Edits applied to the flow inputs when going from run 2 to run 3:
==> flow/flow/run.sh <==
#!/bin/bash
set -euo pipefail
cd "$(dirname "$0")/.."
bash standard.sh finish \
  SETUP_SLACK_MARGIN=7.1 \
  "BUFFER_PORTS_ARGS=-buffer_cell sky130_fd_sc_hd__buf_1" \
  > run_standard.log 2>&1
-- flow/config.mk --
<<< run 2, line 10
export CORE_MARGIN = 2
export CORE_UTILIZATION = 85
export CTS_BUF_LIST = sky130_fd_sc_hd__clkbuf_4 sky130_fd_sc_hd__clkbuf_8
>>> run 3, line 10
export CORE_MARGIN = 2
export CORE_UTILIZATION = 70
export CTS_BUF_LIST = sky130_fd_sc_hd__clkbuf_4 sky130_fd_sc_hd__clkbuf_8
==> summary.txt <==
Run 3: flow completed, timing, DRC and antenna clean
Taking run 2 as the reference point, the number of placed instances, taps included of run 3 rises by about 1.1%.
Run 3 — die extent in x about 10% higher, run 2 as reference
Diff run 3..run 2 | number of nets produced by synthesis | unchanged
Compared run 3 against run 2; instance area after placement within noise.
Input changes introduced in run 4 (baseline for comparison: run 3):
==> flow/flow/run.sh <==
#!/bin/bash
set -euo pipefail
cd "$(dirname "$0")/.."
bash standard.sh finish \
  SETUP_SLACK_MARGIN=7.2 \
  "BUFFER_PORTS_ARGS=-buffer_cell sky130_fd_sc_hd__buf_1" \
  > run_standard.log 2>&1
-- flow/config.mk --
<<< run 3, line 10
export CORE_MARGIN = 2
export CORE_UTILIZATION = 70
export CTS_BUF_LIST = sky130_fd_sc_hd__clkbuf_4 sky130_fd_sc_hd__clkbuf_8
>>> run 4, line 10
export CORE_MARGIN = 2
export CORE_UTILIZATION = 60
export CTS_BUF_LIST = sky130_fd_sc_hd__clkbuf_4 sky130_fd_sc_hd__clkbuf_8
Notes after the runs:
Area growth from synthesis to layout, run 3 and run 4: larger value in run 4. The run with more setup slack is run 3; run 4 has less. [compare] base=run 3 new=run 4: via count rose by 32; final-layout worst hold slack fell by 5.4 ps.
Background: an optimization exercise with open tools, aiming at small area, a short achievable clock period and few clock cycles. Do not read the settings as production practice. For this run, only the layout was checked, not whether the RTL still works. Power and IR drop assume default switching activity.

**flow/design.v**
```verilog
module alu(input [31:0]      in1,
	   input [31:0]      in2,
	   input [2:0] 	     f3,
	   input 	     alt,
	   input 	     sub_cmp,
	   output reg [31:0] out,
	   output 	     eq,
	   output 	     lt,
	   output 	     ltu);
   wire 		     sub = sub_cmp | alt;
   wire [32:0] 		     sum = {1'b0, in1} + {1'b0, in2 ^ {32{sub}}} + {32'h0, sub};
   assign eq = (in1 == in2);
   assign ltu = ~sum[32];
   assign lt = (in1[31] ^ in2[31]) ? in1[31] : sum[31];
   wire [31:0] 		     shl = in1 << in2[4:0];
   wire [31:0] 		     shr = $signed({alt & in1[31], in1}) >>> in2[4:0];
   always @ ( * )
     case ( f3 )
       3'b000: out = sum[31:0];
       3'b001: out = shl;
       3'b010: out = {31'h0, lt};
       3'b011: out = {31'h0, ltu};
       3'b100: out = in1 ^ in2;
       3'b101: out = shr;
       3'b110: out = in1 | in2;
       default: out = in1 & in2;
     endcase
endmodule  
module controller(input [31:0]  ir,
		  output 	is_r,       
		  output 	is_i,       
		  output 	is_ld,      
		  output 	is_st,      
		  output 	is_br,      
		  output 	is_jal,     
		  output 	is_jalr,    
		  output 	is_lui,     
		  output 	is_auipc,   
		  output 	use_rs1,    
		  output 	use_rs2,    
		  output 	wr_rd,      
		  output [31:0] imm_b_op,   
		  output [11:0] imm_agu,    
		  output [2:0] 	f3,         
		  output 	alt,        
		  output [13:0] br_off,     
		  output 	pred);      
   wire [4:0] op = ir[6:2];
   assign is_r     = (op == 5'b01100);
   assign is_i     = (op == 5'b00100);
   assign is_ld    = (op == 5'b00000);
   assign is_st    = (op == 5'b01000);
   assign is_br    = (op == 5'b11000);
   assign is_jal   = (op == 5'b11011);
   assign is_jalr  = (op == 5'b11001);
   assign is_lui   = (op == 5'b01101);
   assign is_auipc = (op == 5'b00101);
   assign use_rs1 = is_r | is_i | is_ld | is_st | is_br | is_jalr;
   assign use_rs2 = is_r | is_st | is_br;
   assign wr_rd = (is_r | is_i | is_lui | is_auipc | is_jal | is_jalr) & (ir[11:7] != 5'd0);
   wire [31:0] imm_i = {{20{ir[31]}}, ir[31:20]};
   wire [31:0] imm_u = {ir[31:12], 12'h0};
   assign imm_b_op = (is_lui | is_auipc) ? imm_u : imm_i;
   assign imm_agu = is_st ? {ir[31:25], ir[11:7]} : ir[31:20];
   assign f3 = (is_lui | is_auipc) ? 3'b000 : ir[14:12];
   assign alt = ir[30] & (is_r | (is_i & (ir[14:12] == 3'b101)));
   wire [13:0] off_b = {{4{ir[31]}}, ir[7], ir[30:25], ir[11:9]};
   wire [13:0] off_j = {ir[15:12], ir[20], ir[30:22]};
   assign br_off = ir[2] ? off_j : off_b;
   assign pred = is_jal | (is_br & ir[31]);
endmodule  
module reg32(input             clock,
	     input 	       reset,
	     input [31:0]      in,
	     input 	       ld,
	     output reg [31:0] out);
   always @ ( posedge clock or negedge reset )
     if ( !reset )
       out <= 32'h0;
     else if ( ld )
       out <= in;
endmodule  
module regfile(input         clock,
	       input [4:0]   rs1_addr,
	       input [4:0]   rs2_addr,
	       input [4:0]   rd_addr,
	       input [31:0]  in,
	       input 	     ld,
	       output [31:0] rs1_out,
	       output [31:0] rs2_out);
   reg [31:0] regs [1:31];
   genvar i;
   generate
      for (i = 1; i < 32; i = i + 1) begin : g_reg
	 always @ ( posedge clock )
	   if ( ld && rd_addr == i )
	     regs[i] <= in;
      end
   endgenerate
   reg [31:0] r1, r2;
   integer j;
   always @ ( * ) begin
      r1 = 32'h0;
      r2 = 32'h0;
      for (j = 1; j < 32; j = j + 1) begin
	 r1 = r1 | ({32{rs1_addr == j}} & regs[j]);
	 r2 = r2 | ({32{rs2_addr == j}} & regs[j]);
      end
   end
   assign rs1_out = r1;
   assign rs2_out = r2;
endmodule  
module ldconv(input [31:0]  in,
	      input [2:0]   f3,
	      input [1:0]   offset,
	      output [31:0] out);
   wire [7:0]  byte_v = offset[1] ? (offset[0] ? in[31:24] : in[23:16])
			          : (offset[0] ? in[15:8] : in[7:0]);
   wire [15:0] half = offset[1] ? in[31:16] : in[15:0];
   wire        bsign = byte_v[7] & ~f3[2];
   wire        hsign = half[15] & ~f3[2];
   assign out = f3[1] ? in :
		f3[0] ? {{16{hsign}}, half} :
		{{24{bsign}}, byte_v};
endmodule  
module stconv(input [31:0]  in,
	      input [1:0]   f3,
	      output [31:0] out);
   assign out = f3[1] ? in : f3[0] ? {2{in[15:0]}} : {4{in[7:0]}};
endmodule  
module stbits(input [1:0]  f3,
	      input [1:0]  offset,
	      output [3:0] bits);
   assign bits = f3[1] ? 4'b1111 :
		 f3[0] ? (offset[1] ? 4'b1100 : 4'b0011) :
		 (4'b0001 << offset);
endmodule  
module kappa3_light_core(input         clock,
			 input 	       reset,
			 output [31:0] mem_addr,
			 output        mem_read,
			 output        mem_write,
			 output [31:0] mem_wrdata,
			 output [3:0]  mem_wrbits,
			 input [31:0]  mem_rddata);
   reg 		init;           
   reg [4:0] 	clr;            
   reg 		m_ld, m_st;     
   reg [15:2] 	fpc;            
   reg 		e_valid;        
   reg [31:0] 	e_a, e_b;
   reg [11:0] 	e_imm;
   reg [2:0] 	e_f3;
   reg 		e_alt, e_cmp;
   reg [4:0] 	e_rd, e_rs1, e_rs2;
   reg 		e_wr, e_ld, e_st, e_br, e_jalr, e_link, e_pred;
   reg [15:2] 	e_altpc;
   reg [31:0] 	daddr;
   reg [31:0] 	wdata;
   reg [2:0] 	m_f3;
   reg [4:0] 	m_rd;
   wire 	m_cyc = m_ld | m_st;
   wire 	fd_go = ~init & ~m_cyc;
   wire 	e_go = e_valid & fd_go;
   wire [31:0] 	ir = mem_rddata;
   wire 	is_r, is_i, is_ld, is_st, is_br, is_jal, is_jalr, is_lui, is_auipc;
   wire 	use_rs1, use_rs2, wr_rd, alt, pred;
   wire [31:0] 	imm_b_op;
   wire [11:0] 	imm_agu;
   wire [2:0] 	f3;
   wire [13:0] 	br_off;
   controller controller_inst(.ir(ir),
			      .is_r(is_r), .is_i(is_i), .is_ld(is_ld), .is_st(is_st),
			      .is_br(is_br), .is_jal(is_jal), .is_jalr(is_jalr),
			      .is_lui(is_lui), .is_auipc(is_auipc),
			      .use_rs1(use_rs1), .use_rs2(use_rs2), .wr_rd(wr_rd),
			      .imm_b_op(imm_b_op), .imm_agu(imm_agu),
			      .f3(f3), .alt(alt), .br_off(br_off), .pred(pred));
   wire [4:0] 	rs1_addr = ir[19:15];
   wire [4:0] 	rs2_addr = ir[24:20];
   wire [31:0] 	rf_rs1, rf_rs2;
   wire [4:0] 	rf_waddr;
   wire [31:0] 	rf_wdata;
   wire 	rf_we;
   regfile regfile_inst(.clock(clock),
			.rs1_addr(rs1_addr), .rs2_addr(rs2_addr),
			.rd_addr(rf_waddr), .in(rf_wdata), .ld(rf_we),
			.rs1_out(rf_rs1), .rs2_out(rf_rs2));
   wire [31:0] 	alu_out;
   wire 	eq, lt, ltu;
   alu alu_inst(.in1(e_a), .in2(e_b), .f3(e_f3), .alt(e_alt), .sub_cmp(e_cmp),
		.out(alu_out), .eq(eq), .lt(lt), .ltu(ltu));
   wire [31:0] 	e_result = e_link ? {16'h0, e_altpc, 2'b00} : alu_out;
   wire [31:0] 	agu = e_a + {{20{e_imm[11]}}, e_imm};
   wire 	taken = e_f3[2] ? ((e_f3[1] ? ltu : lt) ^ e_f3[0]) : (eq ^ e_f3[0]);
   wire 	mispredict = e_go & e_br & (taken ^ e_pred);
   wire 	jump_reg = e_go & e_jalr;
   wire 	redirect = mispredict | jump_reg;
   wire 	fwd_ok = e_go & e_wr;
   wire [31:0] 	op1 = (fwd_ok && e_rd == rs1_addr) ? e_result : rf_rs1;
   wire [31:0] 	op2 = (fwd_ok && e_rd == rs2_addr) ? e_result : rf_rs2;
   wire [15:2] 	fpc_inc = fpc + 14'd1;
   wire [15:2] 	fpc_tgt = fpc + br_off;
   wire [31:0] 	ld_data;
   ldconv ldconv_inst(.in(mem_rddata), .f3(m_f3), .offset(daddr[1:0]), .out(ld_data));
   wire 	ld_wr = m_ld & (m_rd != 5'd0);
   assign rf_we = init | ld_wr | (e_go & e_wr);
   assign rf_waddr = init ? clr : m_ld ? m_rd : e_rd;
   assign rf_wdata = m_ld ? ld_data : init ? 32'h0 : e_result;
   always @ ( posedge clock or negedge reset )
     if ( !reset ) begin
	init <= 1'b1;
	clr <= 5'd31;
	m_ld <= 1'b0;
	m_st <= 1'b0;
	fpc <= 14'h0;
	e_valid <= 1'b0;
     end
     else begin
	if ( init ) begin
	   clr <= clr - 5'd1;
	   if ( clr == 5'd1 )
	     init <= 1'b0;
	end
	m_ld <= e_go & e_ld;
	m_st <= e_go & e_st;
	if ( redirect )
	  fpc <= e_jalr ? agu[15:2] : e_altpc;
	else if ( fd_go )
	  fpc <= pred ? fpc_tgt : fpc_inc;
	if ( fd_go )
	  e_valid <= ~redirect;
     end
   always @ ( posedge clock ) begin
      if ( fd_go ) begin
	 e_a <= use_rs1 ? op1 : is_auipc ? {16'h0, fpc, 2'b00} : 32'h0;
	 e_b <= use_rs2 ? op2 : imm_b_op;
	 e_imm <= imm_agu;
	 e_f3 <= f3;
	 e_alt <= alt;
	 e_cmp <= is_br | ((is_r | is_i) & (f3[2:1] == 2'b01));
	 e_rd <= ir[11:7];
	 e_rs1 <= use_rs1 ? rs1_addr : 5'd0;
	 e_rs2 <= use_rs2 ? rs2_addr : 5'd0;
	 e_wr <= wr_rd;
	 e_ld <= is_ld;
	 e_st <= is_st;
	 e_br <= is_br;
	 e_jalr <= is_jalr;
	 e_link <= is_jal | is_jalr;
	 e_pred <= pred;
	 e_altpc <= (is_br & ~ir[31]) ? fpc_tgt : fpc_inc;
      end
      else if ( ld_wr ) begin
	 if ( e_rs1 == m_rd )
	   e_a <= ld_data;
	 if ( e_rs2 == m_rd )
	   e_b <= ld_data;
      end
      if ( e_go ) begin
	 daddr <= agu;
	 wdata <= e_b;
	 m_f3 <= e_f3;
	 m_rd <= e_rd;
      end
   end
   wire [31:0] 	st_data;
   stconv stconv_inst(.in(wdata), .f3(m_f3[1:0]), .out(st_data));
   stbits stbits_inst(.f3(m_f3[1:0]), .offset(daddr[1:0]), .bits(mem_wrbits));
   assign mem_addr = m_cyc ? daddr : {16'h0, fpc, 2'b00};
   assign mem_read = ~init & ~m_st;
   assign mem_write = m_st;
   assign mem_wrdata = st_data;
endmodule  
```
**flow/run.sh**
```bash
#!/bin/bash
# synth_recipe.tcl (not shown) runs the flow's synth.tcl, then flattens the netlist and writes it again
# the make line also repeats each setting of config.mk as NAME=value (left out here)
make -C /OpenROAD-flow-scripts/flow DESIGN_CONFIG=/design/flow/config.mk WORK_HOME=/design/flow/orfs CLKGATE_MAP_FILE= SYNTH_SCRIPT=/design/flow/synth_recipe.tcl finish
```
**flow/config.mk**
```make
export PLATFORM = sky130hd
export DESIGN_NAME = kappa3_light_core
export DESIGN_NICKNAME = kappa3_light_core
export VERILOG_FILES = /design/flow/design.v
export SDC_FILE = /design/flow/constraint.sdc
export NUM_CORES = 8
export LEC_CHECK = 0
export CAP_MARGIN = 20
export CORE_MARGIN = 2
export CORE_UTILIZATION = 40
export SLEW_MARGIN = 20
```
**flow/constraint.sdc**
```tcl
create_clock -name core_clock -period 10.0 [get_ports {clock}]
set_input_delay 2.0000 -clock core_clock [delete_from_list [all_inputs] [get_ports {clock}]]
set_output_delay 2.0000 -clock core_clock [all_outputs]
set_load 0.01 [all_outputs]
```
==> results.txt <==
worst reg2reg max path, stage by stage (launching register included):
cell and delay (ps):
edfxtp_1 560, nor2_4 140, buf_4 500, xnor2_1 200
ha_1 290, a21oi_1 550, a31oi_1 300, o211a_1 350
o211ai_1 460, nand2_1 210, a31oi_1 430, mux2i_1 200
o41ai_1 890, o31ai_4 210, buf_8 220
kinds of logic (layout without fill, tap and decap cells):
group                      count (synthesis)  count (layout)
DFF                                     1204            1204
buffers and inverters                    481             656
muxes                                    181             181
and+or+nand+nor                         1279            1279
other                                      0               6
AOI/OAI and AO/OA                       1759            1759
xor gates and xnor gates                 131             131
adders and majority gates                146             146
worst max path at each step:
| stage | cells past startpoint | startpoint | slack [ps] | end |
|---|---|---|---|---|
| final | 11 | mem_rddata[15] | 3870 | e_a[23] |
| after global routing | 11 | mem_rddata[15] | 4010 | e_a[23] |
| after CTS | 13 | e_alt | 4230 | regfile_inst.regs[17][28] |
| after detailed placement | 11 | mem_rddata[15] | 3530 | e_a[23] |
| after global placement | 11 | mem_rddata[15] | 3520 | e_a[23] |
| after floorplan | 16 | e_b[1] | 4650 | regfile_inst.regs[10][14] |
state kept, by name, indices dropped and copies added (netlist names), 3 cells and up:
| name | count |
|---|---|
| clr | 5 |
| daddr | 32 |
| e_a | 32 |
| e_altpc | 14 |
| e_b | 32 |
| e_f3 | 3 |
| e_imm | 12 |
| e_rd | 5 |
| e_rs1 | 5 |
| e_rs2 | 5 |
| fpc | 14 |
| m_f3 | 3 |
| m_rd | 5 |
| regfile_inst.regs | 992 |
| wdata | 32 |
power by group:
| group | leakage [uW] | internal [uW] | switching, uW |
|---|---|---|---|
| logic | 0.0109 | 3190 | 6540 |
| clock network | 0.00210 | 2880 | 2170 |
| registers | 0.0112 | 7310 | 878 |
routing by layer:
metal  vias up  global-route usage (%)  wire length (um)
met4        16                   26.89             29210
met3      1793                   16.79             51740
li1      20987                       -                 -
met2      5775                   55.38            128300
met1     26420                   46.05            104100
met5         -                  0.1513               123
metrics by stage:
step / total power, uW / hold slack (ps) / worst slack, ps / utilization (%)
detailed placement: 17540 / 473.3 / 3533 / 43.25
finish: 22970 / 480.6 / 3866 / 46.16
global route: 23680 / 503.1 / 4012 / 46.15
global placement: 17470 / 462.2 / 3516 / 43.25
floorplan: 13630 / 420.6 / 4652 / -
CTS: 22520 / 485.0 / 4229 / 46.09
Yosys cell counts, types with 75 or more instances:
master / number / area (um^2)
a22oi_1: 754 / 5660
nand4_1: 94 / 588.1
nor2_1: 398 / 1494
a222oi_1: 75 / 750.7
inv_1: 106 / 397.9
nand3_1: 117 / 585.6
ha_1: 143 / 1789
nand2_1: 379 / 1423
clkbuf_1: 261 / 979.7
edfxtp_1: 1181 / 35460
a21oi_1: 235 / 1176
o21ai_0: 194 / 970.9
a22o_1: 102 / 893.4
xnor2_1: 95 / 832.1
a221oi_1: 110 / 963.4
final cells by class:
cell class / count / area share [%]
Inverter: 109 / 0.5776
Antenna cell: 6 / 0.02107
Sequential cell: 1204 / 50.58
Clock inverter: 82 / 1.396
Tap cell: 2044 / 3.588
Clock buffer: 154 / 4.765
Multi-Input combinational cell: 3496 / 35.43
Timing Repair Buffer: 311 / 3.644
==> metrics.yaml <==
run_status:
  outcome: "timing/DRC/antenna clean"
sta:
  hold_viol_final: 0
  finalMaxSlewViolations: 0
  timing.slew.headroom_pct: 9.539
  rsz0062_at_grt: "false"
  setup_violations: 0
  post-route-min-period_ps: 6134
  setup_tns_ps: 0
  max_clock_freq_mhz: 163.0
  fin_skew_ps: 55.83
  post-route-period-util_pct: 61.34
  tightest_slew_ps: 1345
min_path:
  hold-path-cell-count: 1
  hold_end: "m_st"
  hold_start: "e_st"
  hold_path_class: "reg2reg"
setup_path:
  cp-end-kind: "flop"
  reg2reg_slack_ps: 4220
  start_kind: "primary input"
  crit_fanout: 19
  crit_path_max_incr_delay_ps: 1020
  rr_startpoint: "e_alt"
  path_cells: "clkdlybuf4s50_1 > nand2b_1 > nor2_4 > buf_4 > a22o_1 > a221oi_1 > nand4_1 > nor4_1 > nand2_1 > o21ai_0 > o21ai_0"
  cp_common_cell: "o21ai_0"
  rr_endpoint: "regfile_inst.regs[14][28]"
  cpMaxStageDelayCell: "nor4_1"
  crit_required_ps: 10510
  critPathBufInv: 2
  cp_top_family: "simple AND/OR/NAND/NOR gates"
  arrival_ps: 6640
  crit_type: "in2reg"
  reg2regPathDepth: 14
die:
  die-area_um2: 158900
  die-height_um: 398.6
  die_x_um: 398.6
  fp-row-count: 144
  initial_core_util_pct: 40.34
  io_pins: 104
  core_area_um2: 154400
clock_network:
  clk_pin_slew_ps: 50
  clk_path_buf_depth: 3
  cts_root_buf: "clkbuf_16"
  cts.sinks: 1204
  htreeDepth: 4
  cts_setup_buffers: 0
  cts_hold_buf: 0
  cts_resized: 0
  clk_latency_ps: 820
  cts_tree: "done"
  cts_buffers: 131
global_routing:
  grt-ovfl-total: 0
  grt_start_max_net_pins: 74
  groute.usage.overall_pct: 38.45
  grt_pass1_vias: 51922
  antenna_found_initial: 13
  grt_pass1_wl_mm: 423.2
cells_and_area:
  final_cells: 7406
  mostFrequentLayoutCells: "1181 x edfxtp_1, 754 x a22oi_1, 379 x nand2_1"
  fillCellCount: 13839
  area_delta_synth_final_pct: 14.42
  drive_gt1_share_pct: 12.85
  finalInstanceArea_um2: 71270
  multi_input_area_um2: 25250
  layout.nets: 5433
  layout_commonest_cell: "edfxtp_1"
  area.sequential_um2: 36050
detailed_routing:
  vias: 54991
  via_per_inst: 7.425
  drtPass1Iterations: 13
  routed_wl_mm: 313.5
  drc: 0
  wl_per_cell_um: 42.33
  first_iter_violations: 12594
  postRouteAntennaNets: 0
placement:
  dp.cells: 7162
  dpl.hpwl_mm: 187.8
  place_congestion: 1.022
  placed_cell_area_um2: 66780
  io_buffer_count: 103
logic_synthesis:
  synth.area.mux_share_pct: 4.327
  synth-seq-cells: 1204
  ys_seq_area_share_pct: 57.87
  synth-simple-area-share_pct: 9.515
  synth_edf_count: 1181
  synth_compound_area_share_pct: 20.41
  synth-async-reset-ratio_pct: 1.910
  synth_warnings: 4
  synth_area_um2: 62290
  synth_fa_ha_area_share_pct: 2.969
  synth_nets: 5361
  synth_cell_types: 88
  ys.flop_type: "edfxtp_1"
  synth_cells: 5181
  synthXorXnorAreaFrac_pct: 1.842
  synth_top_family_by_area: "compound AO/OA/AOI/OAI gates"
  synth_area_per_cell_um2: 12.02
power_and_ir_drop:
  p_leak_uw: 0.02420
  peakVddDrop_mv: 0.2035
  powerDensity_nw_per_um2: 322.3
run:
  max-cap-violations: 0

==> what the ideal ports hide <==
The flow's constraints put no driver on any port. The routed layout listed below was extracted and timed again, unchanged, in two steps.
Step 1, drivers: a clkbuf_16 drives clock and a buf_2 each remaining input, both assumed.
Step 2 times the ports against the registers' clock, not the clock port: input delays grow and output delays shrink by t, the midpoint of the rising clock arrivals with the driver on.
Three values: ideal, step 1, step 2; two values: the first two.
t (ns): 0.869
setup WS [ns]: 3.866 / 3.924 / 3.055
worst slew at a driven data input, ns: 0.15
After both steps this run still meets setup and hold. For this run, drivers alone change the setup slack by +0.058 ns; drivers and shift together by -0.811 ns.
____________________
- _Task objective_
The reply should consist only of the line containing "peakVddDrop_mv: 0.2035" and all lines after it in the listing above, reproduced exactly.

- _Result for this task_
  peakVddDrop_mv: 0.2035
  powerDensity_nw_per_um2: 322.3
run:
  max-cap-violations: 0

==> what the ideal ports hide <==
The flow's constraints put no driver on any port. The routed layout listed below was extracted and timed again, unchanged, in two steps.
Step 1, drivers: a clkbuf_16 drives clock and a buf_2 each remaining input, both assumed.
Step 2 times the ports against the registers' clock, not the clock port: input delays grow and output delays shrink by t, the midpoint of the rising clock arrivals with the driver on.
Three values: ideal, step 1, step 2; two values: the first two.
t (ns): 0.869
setup WS [ns]: 3.866 / 3.924 / 3.055
worst slew at a driven data input, ns: 0.15
After both steps this run still meets setup and hold. For this run, drivers alone change the setup slack by +0.058 ns; drivers and shift together by -0.811 ns.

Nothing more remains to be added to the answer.